## TASK TO CARRY OUT:
What is needed is the run of lines from the one with "(data_wr && addr" through the close of the data, set down exactly.

## GIVEN RECORDS:
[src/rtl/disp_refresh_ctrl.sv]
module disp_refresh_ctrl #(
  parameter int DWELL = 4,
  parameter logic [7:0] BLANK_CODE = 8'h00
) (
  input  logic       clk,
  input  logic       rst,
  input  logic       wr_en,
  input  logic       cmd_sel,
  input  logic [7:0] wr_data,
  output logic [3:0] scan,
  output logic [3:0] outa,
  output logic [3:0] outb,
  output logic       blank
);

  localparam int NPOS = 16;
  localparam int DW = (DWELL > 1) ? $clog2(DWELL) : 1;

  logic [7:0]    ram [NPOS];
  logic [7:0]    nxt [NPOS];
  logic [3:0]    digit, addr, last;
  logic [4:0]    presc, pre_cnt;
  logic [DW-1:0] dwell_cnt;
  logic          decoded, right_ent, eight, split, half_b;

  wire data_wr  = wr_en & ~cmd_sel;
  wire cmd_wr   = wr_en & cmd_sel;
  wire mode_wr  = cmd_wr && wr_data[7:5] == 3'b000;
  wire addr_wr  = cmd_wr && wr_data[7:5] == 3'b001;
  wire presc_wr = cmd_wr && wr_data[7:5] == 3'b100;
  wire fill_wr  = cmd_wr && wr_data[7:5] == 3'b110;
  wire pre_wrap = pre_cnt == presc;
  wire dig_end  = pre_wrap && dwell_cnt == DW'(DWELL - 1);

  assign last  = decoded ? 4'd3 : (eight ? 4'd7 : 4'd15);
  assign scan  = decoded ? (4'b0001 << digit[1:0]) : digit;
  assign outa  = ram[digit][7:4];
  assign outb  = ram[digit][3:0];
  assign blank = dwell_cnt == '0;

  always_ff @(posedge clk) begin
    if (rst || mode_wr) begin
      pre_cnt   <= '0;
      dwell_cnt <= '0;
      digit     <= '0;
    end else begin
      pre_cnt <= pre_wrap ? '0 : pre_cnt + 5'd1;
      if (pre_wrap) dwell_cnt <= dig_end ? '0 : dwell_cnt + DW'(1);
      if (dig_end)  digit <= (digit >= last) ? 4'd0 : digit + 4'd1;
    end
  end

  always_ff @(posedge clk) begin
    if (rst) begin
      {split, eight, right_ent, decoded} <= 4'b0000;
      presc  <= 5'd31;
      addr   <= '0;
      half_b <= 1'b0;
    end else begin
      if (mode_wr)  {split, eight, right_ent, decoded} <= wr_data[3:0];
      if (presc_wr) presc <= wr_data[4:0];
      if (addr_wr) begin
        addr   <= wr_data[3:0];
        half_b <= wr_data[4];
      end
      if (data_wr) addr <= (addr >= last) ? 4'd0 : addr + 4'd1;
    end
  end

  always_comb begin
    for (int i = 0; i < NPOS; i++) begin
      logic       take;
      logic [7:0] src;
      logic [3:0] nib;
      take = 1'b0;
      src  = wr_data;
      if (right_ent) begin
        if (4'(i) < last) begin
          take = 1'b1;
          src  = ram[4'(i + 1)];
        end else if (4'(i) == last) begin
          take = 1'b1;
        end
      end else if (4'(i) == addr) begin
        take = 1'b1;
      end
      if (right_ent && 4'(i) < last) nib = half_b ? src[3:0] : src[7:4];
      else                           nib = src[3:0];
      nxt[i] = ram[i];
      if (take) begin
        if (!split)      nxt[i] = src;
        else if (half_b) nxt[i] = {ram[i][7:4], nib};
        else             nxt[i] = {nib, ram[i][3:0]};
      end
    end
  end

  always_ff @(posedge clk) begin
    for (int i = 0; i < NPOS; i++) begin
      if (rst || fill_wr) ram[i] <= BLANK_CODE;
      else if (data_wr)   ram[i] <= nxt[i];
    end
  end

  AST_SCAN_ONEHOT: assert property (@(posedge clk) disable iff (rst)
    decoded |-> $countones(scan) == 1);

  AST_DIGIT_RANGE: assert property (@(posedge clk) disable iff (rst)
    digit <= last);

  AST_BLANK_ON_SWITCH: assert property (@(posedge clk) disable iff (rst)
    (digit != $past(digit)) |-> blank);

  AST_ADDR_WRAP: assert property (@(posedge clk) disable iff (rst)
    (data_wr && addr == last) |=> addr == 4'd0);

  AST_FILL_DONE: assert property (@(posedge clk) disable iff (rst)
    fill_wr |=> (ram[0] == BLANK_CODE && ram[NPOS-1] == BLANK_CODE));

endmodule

## EXERCISE RESULT:
    (data_wr && addr == last) |=> addr == 4'd0);

  AST_FILL_DONE: assert property (@(posedge clk) disable iff (rst)
    fill_wr |=> (ram[0] == BLANK_CODE && ram[NPOS-1] == BLANK_CODE));

endmodule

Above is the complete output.